Podcast Episode 2: Hustle and Co – friends for 3 decades and the time is right to open a cafe

Filed in Podcast  /  November 24, 2022 /

Jo and Nicki are the women behind Hustle and Co cafe in Harrogate. With almost 3 decades of friendship behind them, a dream they planned years earlier when new mums, has finally come to fruition.

Their humour, easyness with each other, and deep friendship is so evident throughout this conversation. I loved the realism of what they say on building a business and using eachothers strengths; the importance of having support outside of the friendship also; and adore that it is a story of how, just because something isn’t right, right now – this does not mean it will never be right!

Lot’s of food for thought and inspiration here!

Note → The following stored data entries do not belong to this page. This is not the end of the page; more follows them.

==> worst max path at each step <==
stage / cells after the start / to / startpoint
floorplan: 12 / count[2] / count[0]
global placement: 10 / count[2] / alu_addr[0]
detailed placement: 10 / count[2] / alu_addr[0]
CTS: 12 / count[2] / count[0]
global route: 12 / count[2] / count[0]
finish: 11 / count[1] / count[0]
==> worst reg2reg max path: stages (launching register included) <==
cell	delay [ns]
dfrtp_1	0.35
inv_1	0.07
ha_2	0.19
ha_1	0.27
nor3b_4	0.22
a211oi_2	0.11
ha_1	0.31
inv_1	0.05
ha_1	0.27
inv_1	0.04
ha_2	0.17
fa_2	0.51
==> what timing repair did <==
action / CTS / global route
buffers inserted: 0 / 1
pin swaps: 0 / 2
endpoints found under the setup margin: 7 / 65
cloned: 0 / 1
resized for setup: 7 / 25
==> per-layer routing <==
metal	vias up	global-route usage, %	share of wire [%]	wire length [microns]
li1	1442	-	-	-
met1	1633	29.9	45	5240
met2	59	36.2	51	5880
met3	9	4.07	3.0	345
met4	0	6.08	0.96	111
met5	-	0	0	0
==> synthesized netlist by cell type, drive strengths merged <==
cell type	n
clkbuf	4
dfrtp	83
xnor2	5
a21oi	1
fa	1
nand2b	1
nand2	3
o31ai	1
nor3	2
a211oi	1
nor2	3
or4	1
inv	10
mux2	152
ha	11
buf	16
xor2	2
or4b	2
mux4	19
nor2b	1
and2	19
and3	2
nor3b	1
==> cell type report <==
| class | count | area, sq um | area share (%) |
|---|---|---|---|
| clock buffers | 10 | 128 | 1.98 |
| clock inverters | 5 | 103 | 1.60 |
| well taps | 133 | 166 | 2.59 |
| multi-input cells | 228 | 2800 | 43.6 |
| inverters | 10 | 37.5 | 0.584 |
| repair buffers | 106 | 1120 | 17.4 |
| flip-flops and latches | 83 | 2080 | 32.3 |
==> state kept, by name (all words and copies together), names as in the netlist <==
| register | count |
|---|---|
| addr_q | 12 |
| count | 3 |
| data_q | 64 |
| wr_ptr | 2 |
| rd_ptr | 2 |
**config.mk**
```make
export PLATFORM = sky130hd
export DESIGN_NAME = arbiter
export DESIGN_NICKNAME = d
export VERILOG_FILES = /design/src/rtl/arbiter.sv
export SDC_FILE = /design/constraint.sdc
export NUM_CORES = 1
export LEC_CHECK = 0
export CORE_AREA = 3 3 680 682
export DETAILED_ROUTE_END_ITERATION = 8
export DIE_AREA = 0 0 683 685
export HOLD_SLACK_MARGIN = 0.08
export PLACE_DENSITY_LB_ADDON = 0.15
export SKIP_CTS_REPAIR_TIMING = 1
export SLEW_MARGIN = 25
export SYNTH_ARGS = -nofsm -noshare
export SYNTH_HDL_FRONTEND = slang
export SYNTH_SLANG_ARGS = --single-unit
export TNS_END_PERCENT = 1
```
**constraint.sdc**
```tcl
create_clock -name clk -period 1.87 [get_ports clk]
set_input_delay 0.374 -clock clk [delete_from_list [all_inputs] [get_ports clk]]
set_output_delay 0.374 -clock clk [all_outputs]
set_load 0.01 [all_outputs]
```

This is the link to listen: https://spotifyanchor-web.app.link/e/zEnXrvuwdvb

The episode was recorded in early 2021. And as I come now to add the transcription, Jo and Nicki have now sold the business. But I will still link to that instagram account – so you can scroll back and see them!

Instagram: www.instagram.com/jespersbarandkitchen_

The Episode Transcribed

Susannah: Hello. Welcome to episode two of Friend Business, the podcast. It’s been a beautiful past few days here in the UK. It’s been warm and sunny and it’s been so lovely to see people out and about; in summery clothing and enjoying company and the good weather.

So this week’s conversation is with Nikki and Joe, who have opened Hustle and Co, which is a cafe in Harrogate, which is a beautiful spa town in the north of England. I’m so looking forward to sharing their story here. Because they’ve been friends for almost three decades; had looked into opening a cafe together many years ago. And now years later, it has come into fruition. And Hustle and Co is a really vibrant, stylish cafe with the community being at the heart of their business and in the “co” of their name.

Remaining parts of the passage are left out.